As Microsoft exceeds 90 days, with an extension of 14 days, Google Project Zero will continue to publish details of the security vulnerabilities that have been exploited in Windows 10.
According to Google’s regulations, the supplier has a 90-day time limit for repairing the vulnerability from the date of notification. If the repair cannot be fixed, it can apply for an additional 14 days to extend the disclosure time.
There are now two new security vulnerabilities and the details of the vulnerabilities related to the kernel level will also be made public because Microsoft still has no time to fix the vulnerabilities.
In May 2020, researchers at Kaspersky Security Lab discovered that attackers used privilege escalation vulnerabilities in the wild, which can cooperate with IE browser remote code execution vulnerabilities.
Both of these security vulnerabilities were evaluated as zero-day vulnerabilities, and the vulnerabilities were initially fixed in a security update released by Microsoft in June after being notified to Microsoft.
However, some researchers found that Microsoft’s repair method was not thorough, so attackers can still escalate the kernel privileges by changing the pointers to offsets.
Researchers said that the original vulnerability was caused by pointers, but Microsoft modified the pointers to offsets, which resulted in attackers still being able to control the function to launch attacks.
In other words, Microsoft has fixed these vulnerabilities unsuccessfully, attackers can still use this vulnerability to increase kernel privileges.
After discovering the problem, the researchers reported the vulnerability to Microsoft.
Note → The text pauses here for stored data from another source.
==> src/rtl/button_step_pkg.sv <==
// Shared types and helpers for the push-button step conditioner.
package button_step_pkg;

  typedef enum logic [2:0] {
    LOCKOUT    = 3'd0,
    IDLE       = 3'd1,
    PRESS_DB   = 3'd2,
    HELD       = 3'd3,
    RELEASE_DB = 3'd4
  } btn_state_t;

  // Width needed for one counter able to hold the largest of the three cycle counts.
  function automatic int calc_cnt_w(input int db_cycles, input int hold_cycles,
                                    input int repeat_cycles);
    int max_val;
    max_val = db_cycles;
    if (hold_cycles > max_val) max_val = hold_cycles;
    if (repeat_cycles > max_val) max_val = repeat_cycles;
    return $clog2(max_val + 1);
  endfunction

endpackage

==> src/rtl/button_step_conditioner_if.sv <==
// Button-side bundle: raw button in, conditioned step/level/repeat status out.
interface button_step_conditioner_if;
  logic btn_raw;
  logic step;
  logic pressed;
  logic repeat_active;

  modport master (
    input  btn_raw,
    output step,
    output pressed,
    output repeat_active
  );

  modport slave (
    output btn_raw,
    input  step,
    input  pressed,
    input  repeat_active
  );
endinterface

==> src/rtl/button_sync.sv <==
// Multi-flop synchroniser for the raw button; flops reset high so a button
// that looks held during reset is treated as held.
module button_sync #(
  parameter int SYNC_STAGES = 2
) (
  input  logic clk,
  input  logic rst,
  input  logic btn_raw,
  output logic btn_s
);

  logic [SYNC_STAGES-1:0] sync_q;
  logic [SYNC_STAGES-1:0] sync_d;

  // Shift the raw level one stage deeper into the chain each cycle.
  always_comb begin
    sync_d = {sync_q[SYNC_STAGES-2:0], btn_raw};
  end

  // Chain registers, forced to "held" by reset.
  always_ff @(posedge clk or posedge rst) begin
    if (rst) sync_q <= '1;
    else     sync_q <= sync_d;
  end

  assign btn_s = sync_q[SYNC_STAGES-1];

endmodule

==> src/rtl/button_step_conditioner.sv <==
// Turns a bouncy push button into single-cycle step pulses with auto-repeat.
module button_step_conditioner
  import button_step_pkg::*;
#(
  parameter int SYNC_STAGES   = 2,
  parameter int DB_CYCLES     = 250000,
  parameter int HOLD_CYCLES   = 12500000,
  parameter int REPEAT_CYCLES = 5000000
) (
  input  logic clk,
  input  logic rst,
  button_step_conditioner_if.master bus
);

  localparam int CNT_W = calc_cnt_w(DB_CYCLES, HOLD_CYCLES, REPEAT_CYCLES);
  localparam logic [CNT_W-1:0] DB_LAST     = CNT_W'(DB_CYCLES - 1);
  localparam logic [CNT_W-1:0] HOLD_LOAD   = CNT_W'(HOLD_CYCLES);
  localparam logic [CNT_W-1:0] REPEAT_LOAD = CNT_W'(REPEAT_CYCLES);
  localparam logic [CNT_W-1:0] CNT_ONE     = CNT_W'(1);

  logic             btn_s;
  btn_state_t       state_q, state_d;
  logic [CNT_W-1:0] cnt_q, cnt_d;
  logic [CNT_W-1:0] timer_q, timer_d;
  logic             step_q, step_d;
  logic             pressed_q, pressed_d;
  logic             repeat_q, repeat_d;

  button_sync #(
    .SYNC_STAGES(SYNC_STAGES)
  ) u_sync (
    .clk    (clk),
    .rst    (rst),
    .btn_raw(bus.btn_raw),
    .btn_s  (btn_s)
  );

  // Debounce, press detection and auto-repeat decisions for the next cycle.
  always_comb begin
    state_d   = state_q;
    cnt_d     = cnt_q;
    timer_d   = timer_q;
    step_d    = 1'b0;
    pressed_d = pressed_q;
    repeat_d  = repeat_q;
    unique case (state_q)
      LOCKOUT: begin
        if (btn_s) begin
          cnt_d = '0;
        end else if (cnt_q >= DB_LAST) begin
          state_d = IDLE;
          cnt_d   = '0;
        end else begin
          cnt_d = cnt_q + CNT_ONE;
        end
      end
      IDLE: begin
        if (btn_s) begin
          if (DB_CYCLES == 1) begin
            state_d   = HELD;
            step_d    = 1'b1;
            pressed_d = 1'b1;
            timer_d   = HOLD_LOAD;
            cnt_d     = '0;
          end else begin
            state_d = PRESS_DB;
            cnt_d   = CNT_ONE;
          end
        end
      end
      PRESS_DB: begin
        if (!btn_s) begin
          state_d = IDLE;
          cnt_d   = '0;
        end else if (cnt_q >= DB_LAST) begin
          state_d   = HELD;
          step_d    = 1'b1;
          pressed_d = 1'b1;
          timer_d   = HOLD_LOAD;
          cnt_d     = '0;
        end else begin
          cnt_d = cnt_q + CNT_ONE;
        end
      end
      HELD: begin
        if (!btn_s) begin
          if (DB_CYCLES == 1) begin
            state_d   = IDLE;
            pressed_d = 1'b0;
            repeat_d  = 1'b0;
            cnt_d     = '0;
          end else begin
            state_d = RELEASE_DB;
            cnt_d   = CNT_ONE;
          end
        end else if (timer_q == CNT_ONE) begin
          timer_d = REPEAT_LOAD;
          if (REPEAT_CYCLES != 0) begin
            step_d   = 1'b1;
            repeat_d = 1'b1;
          end
        end else if (timer_q != '0) begin
          timer_d = timer_q - CNT_ONE;
        end
      end
      RELEASE_DB: begin
        if (btn_s) begin
          state_d  = HELD;
          timer_d  = HOLD_LOAD;
          repeat_d = 1'b0;
          cnt_d    = '0;
        end else if (cnt_q >= DB_LAST) begin
          state_d   = IDLE;
          pressed_d = 1'b0;
          repeat_d  = 1'b0;
          cnt_d     = '0;
        end else begin
          cnt_d = cnt_q + CNT_ONE;
        end
      end
      default: begin
        state_d = LOCKOUT;
        cnt_d   = '0;
      end
    endcase
  end

  // State, counters and registered outputs; reset drops every output at once.
  always_ff @(posedge clk or posedge rst) begin
    if (rst) begin
      state_q   <= LOCKOUT;
      cnt_q     <= '0;
      timer_q   <= '0;
      step_q    <= 1'b0;
      pressed_q <= 1'b0;
      repeat_q  <= 1'b0;
    end else begin
      state_q   <= state_d;
      cnt_q     <= cnt_d;
      timer_q   <= timer_d;
      step_q    <= step_d;
      pressed_q <= pressed_d;
      repeat_q  <= repeat_d;
    end
  end

  assign bus.step          = step_q;
  assign bus.pressed       = pressed_q;
  assign bus.repeat_active = repeat_q;

endmodule

==> src/flat_wrapper.sv <==
// flat-port wrapper written by rule: the top's interface ports become plain ports
module button_step_conditioner_flat import button_step_pkg::*;
#(
  parameter int SYNC_STAGES   = 2,
  parameter int DB_CYCLES     = 250000,
  parameter int HOLD_CYCLES   = 12500000,
  parameter int REPEAT_CYCLES = 5000000
)
  (clk, rst, bus_btn_raw, bus_step, bus_pressed, bus_repeat_active);
  button_step_conditioner_if bus_i ();
  input  logic clk;
  input  logic rst;
  input wire logic [$bits(bus_i.btn_raw)-1:0] bus_btn_raw;
  output wire logic [$bits(bus_i.step)-1:0] bus_step;
  output wire logic [$bits(bus_i.pressed)-1:0] bus_pressed;
  output wire logic [$bits(bus_i.repeat_active)-1:0] bus_repeat_active;
  assign bus_i.btn_raw = bus_btn_raw;
  assign bus_step = bus_i.step;
  assign bus_pressed = bus_i.pressed;
  assign bus_repeat_active = bus_i.repeat_active;
  button_step_conditioner #(.SYNC_STAGES(SYNC_STAGES), .DB_CYCLES(DB_CYCLES), .HOLD_CYCLES(HOLD_CYCLES), .REPEAT_CYCLES(REPEAT_CYCLES)) u_core (.clk(clk), .rst(rst), .bus(bus_i));
endmodule
==> config.mk <==
export PLATFORM = sky130hd
export DESIGN_NAME = button_step_conditioner_flat
export DESIGN_NICKNAME = d
export VERILOG_FILES = /design/src/rtl/button_step_pkg.sv /design/src/rtl/button_step_conditioner_if.sv /design/src/rtl/button_sync.sv /design/src/rtl/button_step_conditioner.sv /design/src/flat_wrapper.sv
export SDC_FILE = /design/constraint.sdc
export NUM_CORES = 1
export LEC_CHECK = 0
export BUFFER_PORTS_ARGS = -buffer_cell sky130_fd_sc_hd__clkbuf_2
export CELL_PAD_IN_SITES_DETAIL_PLACEMENT = 0
export CELL_PAD_IN_SITES_GLOBAL_PLACEMENT = 1
export CORE_ASPECT_RATIO = 1.25
export CORE_MARGIN = 3
export CORE_UTILIZATION = 40
export DETAILED_ROUTE_END_ITERATION = 10
export GPL_TIMING_DRIVEN = 0
export PLACE_DENSITY_LB_ADDON = 0.1
export SETUP_SLACK_MARGIN = 0.1
export SLEW_MARGIN = 30
export SYNTH_ARGS = -nofsm -noshare
export SYNTH_HDL_FRONTEND = slang
export SYNTH_SLANG_ARGS = --single-unit
export TNS_END_PERCENT = 20
==> constraint.sdc <==
create_clock -name clk -period 6.7 [get_ports clk]
set_clock_uncertainty 0.2 [all_clocks]
set_input_delay 0.67 -clock clk [delete_from_list [all_inputs] [get_ports clk]]
set_output_delay 0.67 -clock clk [all_outputs]
set_load 0.01 [all_outputs]
==> flow_summary.toml, run 1 <==
[floorplanning]
start_util = 0.418
core_um2 = 7490
rows = 35
die_x_um = 85.1
die_y_um = 105
pin_count = 6
dieArea_um2 = 8920

[routing]
met2_length_um = 3780
vias = 2568
firstDrtPassIters = 4
route.top_layer_used = "met4"
drtIter0Drc = 162
drc_errors = 0
routedWlPerCell_um = 16.4
dr_wl_met3_um = 141
detail-route-antenna-nets = 0
wl_met1_um = 3310
viasPerCell = 5.73
wirelength_um = 7340

[clocking]
cts-root-buf = "clkbuf_8"
cts_resized = 0
clock-sinks = 56
cts_inserted_buffers = 5
postCtsSetupRepairBufs = 0
path_clk_slew_ps = 100
insertion_delay_ps = 310
clockBufferDepth = 2
postCtsHoldBufs = 0
cts_tree = "built"
cts_max_level = 2

[timing]
setup_viol = 0
tightest_slew_ps = 698
fin_crit_ps = 2930
report.final.slew_viol_count = 0
post-route-period-util = 0.437
max_freq_mhz = 341
fin_setup_tns_ps = 0
finalHoldViolations = 0
rsz0062_at_grt = "false"
relSlewSlack = 0.530

[final_layout]
fin_nets = 361
area.growth.synth_to_final_pct = 8.20
drive_gt1_frac = 0.107
diodes = 0
final_util = 0.452

[synthesis]
synth_ff_type = "dfrtp_1"
syn_area_per_cell_um2 = 9.14
synth_cell_types = 57
ys.warnings.count = 0
ys_seq_area_frac = 0.449
synth_edf_count = 0
netlist_area_um2 = 3130
ys_ff_latch = 56
syn_inst = 342
synthArstFlopShare = 1.00
syn_nets = 348

[critical_path]
cp_data_required_time_ps = 6700
critPathArrivalTime_ps = 2930
worstSetupStartpointType = "register"
critPathCaptureType = "register"
crit_fanout = 10
crit_type = "reg2reg"

[global_route]
grt_max_degree = 30
grt_use_total = 0.174
grt_pass1_vias = 2517
grt_overflow_total = 0
grt_pass1_wl_um = 12600
antenna_found_initial = 0

[power]
p_leak_nw = 1.35
power_w = 0.00107
ir_drop_uv = 173
power_density_nw_per_um2 = 316

[placement]
place.gp.congestion = 0.744
dp_hpwl_um = 5260
portBuffers = 5

[run_status]
status = "completed"

[hold_path]
min-delay-path-class = "in2async"

[flow_run]
cap_viol_max_count = 0
[path summary, 6_finish.rpt]
kind                       depth (start not counted)                 endpoint                    start  slack (ps)
setup / recovery                                   6       u_core.timer_q[13]       u_core.timer_q[18]        3770
hold / removal                                     2        u_core.timer_q[2]                      rst         120
setup reg to reg                                   6       u_core.timer_q[13]       u_core.timer_q[18]        3770
hold reg to reg                                    0  u_core.u_sync.sync_q[1]  u_core.u_sync.sync_q[0]         170
max in group asynchronous                          3  u_core.u_sync.sync_q[1]                      rst        5630
min in group clk                                   0  u_core.u_sync.sync_q[1]  u_core.u_sync.sync_q[0]         170
[Yosys cell counts (6+ instances only)]
| library cell | n | area share |
|---|---|---|
| nor3_1 | 8 | 0.013 |
| nor4_1 | 6 | 0.012 |
| nand2_1 | 23 | 0.028 |
| inv_1 | 10 | 0.012 |
| and3_1 | 8 | 0.016 |
| xnor2_1 | 9 | 0.025 |
| a22o_1 | 6 | 0.017 |
| nor2_1 | 51 | 0.061 |
| a31oi_1 | 7 | 0.014 |
| xor2_1 | 6 | 0.017 |
| nand3_1 | 8 | 0.013 |
| dfrtp_1 | 54 | 0.43 |
| a21oi_1 | 23 | 0.037 |
| o21ai_0 | 29 | 0.046 |
| clkbuf_1 | 9 | 0.011 |
| nand4_1 | 6 | 0.012 |
[power by group]
group / leakage (nW) / internal [W] / switching, W
clock: 0.0445 / 0.0000844 / 0.000111
sequential: 0.712 / 0.000408 / 0.0000851
combinational: 0.594 / 0.000146 / 0.000233
total: 1.35 / 0.000638 / 0.000429
[critical path, cell delays in order (launching register included)]
cell and delay, ps:
dfrtp_1 460, nor4_1 540, nand2_1 220, nor3_2 500
clkbuf_1 500, o21ai_0 180, a22o_1 210
[layout make-up]
cell class | count | area (um^2)
buffer | 14 | 67.6
multi-input combinational | 262 | 1620
clock inverter | 1 | 7.51
tap | 92 | 115
clock buffer | 7 | 86.3
sequential | 56 | 1400
inverter | 10 | 40.0
fill | 768 | 4110
timing repair buffer | 6 | 45.0
[state kept, by name (all words and copies together), names as in the netlist]
name                      flops
u_core.bus.pressed            1
u_core.state_q                3
u_core.bus.step               1
u_core.bus.repeat_active      1
u_core.timer_q               24
u_core.cnt_q                 24
u_core.u_sync.sync_q          2
[through the flow]
stage / setup WS, ps / cell area, um^2 / instances / hold slack [ps]
final: 3770 / 3380 / 448 / 123
after global routing: 3490 / 3380 / 448 / 147
after CTS: 3780 / 3380 / 448 / 129
after detailed placement: 3810 / 3290 / 440 / 155
after global placement: 3610 / 3270 / 439 / 145
after floorplan: 4280 / 3130 / 342 / 145
[layer usage]
| layer | global-route usage | vias to the layer above |
|---|---|---|
| li1 | - | 1271 |
| met1 | 0.221 | 1247 |
| met2 | 0.306 | 39 |
| met3 | 0.0229 | 11 |
| met4 | 0.0486 | 0 |
| met5 | 0 | - |
[cell usage in the layout, fill, tap and decap left out, types with 4 or more instances in the layout]
cell type	n
nand2_1	23
or2_2	4
a22o_1	6
nor4_1	6
inv_1	9
clkbuf_2	5
nand2b_1	4
nor3_1	8
a21oi_1	23
and3_1	8
clkbuf_1	10
nor2_1	51
and2_1	5
xnor2_1	9
nand3_1	8
clkbuf_8	6
o41ai_1	5
o21ai_0	29
xor2_1	6
nand4_1	6
dfrtp_1	54
a31oi_1	7
[cells by family (layout without fill, tap and decap cells)]
| logic type | Yosys count | in the layout | share of synthesized area |
|---|---|---|---|
| flip-flops | 56 | 56 | 0.449 |
| AO/OA/AOI/OAI | 96 | 96 | 0.206 |
| XOR/XNOR | 15 | 15 | 0.0420 |
| adder cells (fa/ha/maj) | 3 | 3 | 0.0120 |
| AND/OR/NAND/NOR | 148 | 148 | 0.257 |
| buffers and inverters | 24 | 38 | 0.0336 |
(Power assumes the default switching activity.)
==> run 2, diff against run 1 <==
clock period = 3 ns   (was 6.7 ns; I/O delays follow)
==> run 2 against run 1 <==
Clock power grew 120%. Routed wire length grew 0.45%. Combinational power grew 120%. Highest routed layer unchanged. Worst hold slack gained 45 ps. Critical path depth grew 1. Clock-buffer cell count is the same. Die area is the same. Via count is essentially flat. Cell count grew 0.45%.
==> flow_summary.toml, run 2 (same netlist as run 1, synthesis figures left out) <==
[final_layout]
nFillCells = 765
diodes = 0
area.growth.synth_to_final_pct = 9.08
instances_no_fill = 450
drive_gt1_frac = 0.112
fin_nets = 363
final_util = 0.455
mostFrequentLayoutCell = "dfrtp_1"
top_regs = "u_core.cnt_q x24, u_core.timer_q x24, u_core.state_q x3"
final_cell_mix = "54 x dfrtp_1, 51 x nor2_1, 29 x o21ai_0, 23 x nand2_1, 23 x a21oi_1"

[global_route]
antenna_found_initial = 0
grt_pass1_vias = 2539
grt_overflow_total = 0
grt_use_total = 0.175
grt_max_degree = 30
grt_pass1_wl_um = 12700

[power]
p_sw_frac = 0.404
p_clk_frac = 0.183
power_density_nw_per_um2 = 702
p_seq_frac = 0.462
p_leak_nw = 1.36
ir_drop_uv = 389
intPower_w = 0.00143
power_switching_w = 0.000966
p_comb_frac = 0.355

[routing]
wl_met1_um = 3340
viasPerCell = 5.71
wirelength_um = 7370
routedWlPerCell_um = 16.4
detail-route-antenna-nets = 0
drtIter0Drc = 146
dr_wl_met3_um = 137
drc_errors = 0
vias = 2570
firstDrtPassIters = 4
met2_length_um = 3780
route.top_layer_used = "met4"

[floorplanning]
rows = 35
core_um2 = 7490
dieArea_um2 = 8920
die_x_um = 85.1
pin_count = 6
die_y_um = 105
start_util = 0.418

[timing]
tightest_slew_ps = 688
rsz0062_at_grt = "false"
setup_viol = 0
max_freq_mhz = 366
whs_ps = 168
relSlewSlack = 0.537
fin_crit_ps = 2730
report.final.slew_viol_count = 0
fin_setup_tns_ps = 0
post-route-period-util = 0.910
finalHoldViolations = 0

[clocking]
cts_tree = "built"
postCtsSetupRepairBufs = 0
cts_max_level = 2
path_clk_slew_ps = 100
clock-sinks = 56
cts_inserted_buffers = 5
clockBufferDepth = 2
cts-root-buf = "clkbuf_8"
insertion_delay_ps = 310

[critical_path]
critPathArrivalTime_ps = 2740
cp_data_required_time_ps = 3010
worstSetupStartpointType = "register"
crit_fanout = 10
critPathCaptureType = "register"
crit_type = "reg2reg"

[hold_path]
min-delay-path-class = "reg2reg"

[placement]
dp_hpwl_um = 5260
dp_cells = 440
portBuffers = 5
place.gp.congestion = 0.744

[run_status]
status = "completed"

[flow_run]
cap_viol_max_count = 0
## run 2: cell types whose count changed in the layout (fill, tap and decap cells not counted)
cell and change:
clkbuf_2 +1, clkbuf_1 -1, dlygate4sd3_1 +2, nor4_2 +1, nor4_1 -1
## run 2: power groups by stage
stage	logic, W	clock network, W	registers [W]
after detailed placement	0.000852	0	0.00111
after global placement	0.000841	0	0.00111
final	0.000849	0.000438	0.00111
after CTS	0.000858	0.000458	0.00110
after floorplan	0.000663	0	0.00107
after global routing	0.000955	0.000487	0.00113
## run 2: layout make-up
class | count | area (um^2) | area share
sequential | 56 | 1400 | 0.412
timing repair buffer | 8 | 65.1 | 0.0191
clock inverter | 1 | 7.51 | 0.00220
tap | 92 | 115 | 0.0337
buffer | 14 | 68.8 | 0.0202
multi-input combinational | 262 | 1620 | 0.476
inverter | 10 | 40.0 | 0.0117
clock buffer | 7 | 86.3 | 0.0253
## run 2: worst paths after layout
path	cells after the start	start	to	slack (ps)
max reg2reg	7	u_core.timer_q[2]	u_core.timer_q[9]	270
max	7	u_core.timer_q[2]	u_core.timer_q[9]	270
min reg2reg	0	u_core.u_sync.sync_q[0]	u_core.u_sync.sync_q[1]	170
max in group asynchronous	4	rst	u_core.u_sync.sync_q[1]	1740
min in group asynchronous	3	rst	u_core.timer_q[2]	310
min	0	u_core.u_sync.sync_q[0]	u_core.u_sync.sync_q[1]	170
## run 2: stage by stage
step	worst slack, ps	power, W	instance area, um^2
3_5_place_dp	111	0.00196	3290
6_report	271	0.00239	3410
5_1_grt	117	0.00257	3410
3_3_place_gp	41.4	0.00195	3270
2_1_floorplan	578	0.00173	3130
4_1_cts	220	0.00241	3400
## run 2: worst max-delay path: stages (launching register included)
cell and delay [ps]:
dfrtp_1 480, nor4_4 470, nand2_2 180, or4b_4 590, o21ai_2 220, buf_4 260
nor2_1 60, o22a_1 160
## run 2: per-layer routing
metal,vias to the layer above,global-route usage
met3,11,0.0229
li1,1278,-
met4,0,0.0486
met1,1244,0.222
met5,-,0
met2,37,0.308
## run 2: timing repair
item | 4_1_cts | 5_1_grt
hold endpoints to repair | 28 | 0
endpoints found under the setup margin | 2 | 15
pin swaps | 0 | 0
cloned | 0 | 0
resized for setup | 1 | 1
hold buffers | 2 | 0
==> run 3, diff against run 2 <==
RECOVER_POWER = 50   (was default)
REMOVE_ABC_BUFFERS = 1   (was default)
==> run 3 against run 2 <==
Combinational power shrank 5.2%. Cell count decreased by 2.0%. Sequential share of layout area up 0.32 points. Sequential cell count is the same. Clock-buffer cell count down 1. Critical path depth is 1 lower. Largest cell class unchanged. Largest power group unchanged.
==> flow_summary.toml, run 3 (same netlist as run 1, synthesis figures left out) <==
[floorplanning]
core_um2 = 7490
start_util = 0.418
rows = 35
die_x_um = 85.1
pin_count = 6
dieArea_um2 = 8920
die_y_um = 105

[critical_path]
crit_buf_inv = 0
path_cells = "nand3b_1 -> a21oi_1 -> or4b_4 -> a21boi_2 -> a211oi_2 -> nor2_1"
r2r_setup_slack_ps = 220
critPathArrivalTime_ps = 2780
cpPeakStageDelay_ps = 540
r2r_end = "u_core.timer_q[18]"
worstSetupEndpoint = "u_core.timer_q[18]"
crit_type = "reg2reg"
cp_data_required_time_ps = 3000
worstSetupStartpointType = "register"
cp-startpoint = "u_core.state_q[2]"
crit_slowest_cell = "nand3b_1"
crit_fanout = 13
critPathCaptureType = "register"
cp.depth = 6
r2r-start = "u_core.state_q[2]"
reg2reg_depth = 6
crit_family = "simple AND/OR/NAND/NOR gates"

[clocking]
cts_max_level = 2
path_clk_slew_ps = 110
insertion_delay_ps = 310
cts_tree = "built"
clockBufferDepth = 2
cts_inserted_buffers = 5
cts-root-buf = "clkbuf_8"
clock-sinks = 56

[power]
p_clk_frac = 0.179
p_sw_frac = 0.410
p_leak_nw = 1.35
power_density_nw_per_um2 = 702
intPower_w = 0.00140
p_comb_frac = 0.339
ir_drop_uv = 324
p_seq_frac = 0.482
power_switching_w = 0.000974

[final_layout]
fin_nets = 354
top_regs = "u_core.cnt_q x24, u_core.timer_q x24, u_core.state_q x3"
multiInputGateArea_um2 = 1660
area.growth.synth_to_final_pct = 8.24
final_cell_mix = "54 x dfrtp_1, 49 x nor2_1, 28 x o21ai_0, 23 x nand2_1, 23 x a21oi_1"
diodes = 0
drive_gt1_frac = 0.117
mostFrequentLayoutCell = "dfrtp_1"
seq_area_um2 = 1400
final_cell_area_um2 = 3380
nFillCells = 742

[placement]
pre_cts_ws_ps = -18.0
place.gp.congestion = 0.748
dp_hpwl_um = 4790
place_area_um2 = 3250
portBuffers = 5

[routing]
routedWlPerCell_um = 16.4
wirelength_um = 7220
drtIter0Drc = 178
drc_errors = 0
vias = 2534
detail-route-antenna-nets = 0
viasPerCell = 5.75
firstDrtPassIters = 4

[global_route]
grt_pass1_wl_um = 12500
grt_pass1_vias = 2444
grt_overflow_total = 0
grt_use_total = 0.172
antenna_found_initial = 0
grt_max_degree = 47

[timing]
relSlewSlack = 0.203
setup_viol = 0
post-route-period-util = 0.928
layout_setup_ws_ps = 217
report.final.slew_viol_count = 0
fin_crit_ps = 2780
max_freq_mhz = 359
tightest_slew_ps = 1190
rsz0062_at_grt = "true"
finalHoldViolations = 0

[run_status]
status = "completed"

[hold_path]
min-delay-path-class = "reg2reg"

[flow_run]
cap_viol_max_count = 0
run 3: cell types whose count changed in the layout (fill, tap and decap cells not counted), moves of 2 or more:
cell	delta
nor2_1	-2
buf_2	-3
clkbuf_1	-7
buf_4	+2
run 3: how the worst min path moves through the flow:
| stage | start | endpoint | slack, ps | cells past startpoint |
|---|---|---|---|---|
| after floorplan | bus_btn_raw | u_core.u_sync.sync_q[0] | 100 | 0 |
| after global placement | u_core.u_sync.sync_q[0] | u_core.u_sync.sync_q[1] | 150 | 0 |
| after detailed placement | rst | u_core.cnt_q[21] | 10 | 2 |
| after CTS | u_core.u_sync.sync_q[0] | u_core.u_sync.sync_q[1] | 160 | 0 |
| after global routing | u_core.u_sync.sync_q[0] | u_core.u_sync.sync_q[1] | 170 | 0 |
| final | u_core.u_sync.sync_q[0] | u_core.u_sync.sync_q[1] | 160 | 0 |
run 3: worst register-to-register path, stage by stage, from the launching register on:
cell	delay (ps)
dfrtp_1	510
nand3b_1	540
a21oi_1	270
or4b_4	530
a21boi_2	290
a211oi_2	280
nor2_1	70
Microsoft confirmed the existence of the vulnerability the next day and assigned the vulnerability number CVE-2020-17008.
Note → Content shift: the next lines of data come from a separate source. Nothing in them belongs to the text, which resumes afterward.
`config.mk`:
```
export PLATFORM = sky130hd
export DESIGN_NAME = instr_fetch
export DESIGN_NICKNAME = d
export VERILOG_FILES = /design/src/rtl/instr_fetch.sv
export SDC_FILE = /design/constraint.sdc
export NUM_CORES = 1
export LEC_CHECK = 0
export BUFFER_PORTS_ARGS = -buffer_cell sky130_fd_sc_hd__buf_4
export CAP_MARGIN = 10
export CORE_MARGIN = 2
export CORE_UTILIZATION = 52
export DETAILED_ROUTE_END_ITERATION = 7
export PLACE_DENSITY = 0.77
export SETUP_SLACK_MARGIN = 0.05
export SKIP_CTS_REPAIR_TIMING = 1
export SYNTH_ARGS = -nofsm -noshare
export SYNTH_HDL_FRONTEND = slang
export SYNTH_SLANG_ARGS = --single-unit
```
`constraint.sdc`:
```
create_clock -name Clk -period 1.9 [get_ports Clk]
set_clock_uncertainty 0.2 [all_clocks]
set_input_delay 0.095 -clock Clk [delete_from_list [all_inputs] [get_ports Clk]]
set_output_delay 0.095 -clock Clk [all_outputs]
set_load 0.01 [all_outputs]
```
The vulnerability was notified on September 24, 2020. Microsoft originally planned to modify the relevant parameters in the cumulative update in November 2020 to block the vulnerability.
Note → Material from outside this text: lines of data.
`config.mk`:
```
export PLATFORM = sky130hd
export DESIGN_NAME = inst_fetch
export DESIGN_NICKNAME = d
export VERILOG_FILES = /design/src/rtl/inst_fetch_pkg.sv /design/src/rtl/inst_fetch_if_id_reg.sv /design/src/rtl/inst_fetch.sv
export SDC_FILE = /design/constraint.sdc
export NUM_CORES = 1
export LEC_CHECK = 0
export BUFFER_PORTS_ARGS = -buffer_cell sky130_fd_sc_hd__buf_2
export CAP_MARGIN = 15
export CORE_MARGIN = 3
export CORE_UTILIZATION = 45
export DETAILED_ROUTE_END_ITERATION = 7
export MAX_ROUTING_LAYER = met4
export PLACE_DENSITY = 0.73
export SYNTH_ARGS = -nofsm -noshare
export SYNTH_HDL_FRONTEND = slang
export SYNTH_SLANG_ARGS = --single-unit
```
`constraint.sdc`:
```
create_clock -name clk -period 4.8 [get_ports clk]
set_clock_uncertainty 0.15 [all_clocks]
set_input_delay 0.96 -clock clk [delete_from_list [all_inputs] [get_ports clk]]
set_output_delay 0.96 -clock clk [all_outputs]
set_load 0.05 [all_outputs]
```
However, new problems were discovered during testing. As a result, Microsoft postponed the bug fix time to the beginning of next year, which exceeds a period of 90 days.
According to Google’s policy, the 90-day disclosure period plus the additional 14-day extension will be up to January 6, 2021, and Microsoft’s cumulative update will be released on January 12.
Obviously, this date cannot meet Google’s regulations, so the details of the vulnerability will be disclosed. Currently, researchers have announced the relevant demo code in advance to trigger the vulnerability.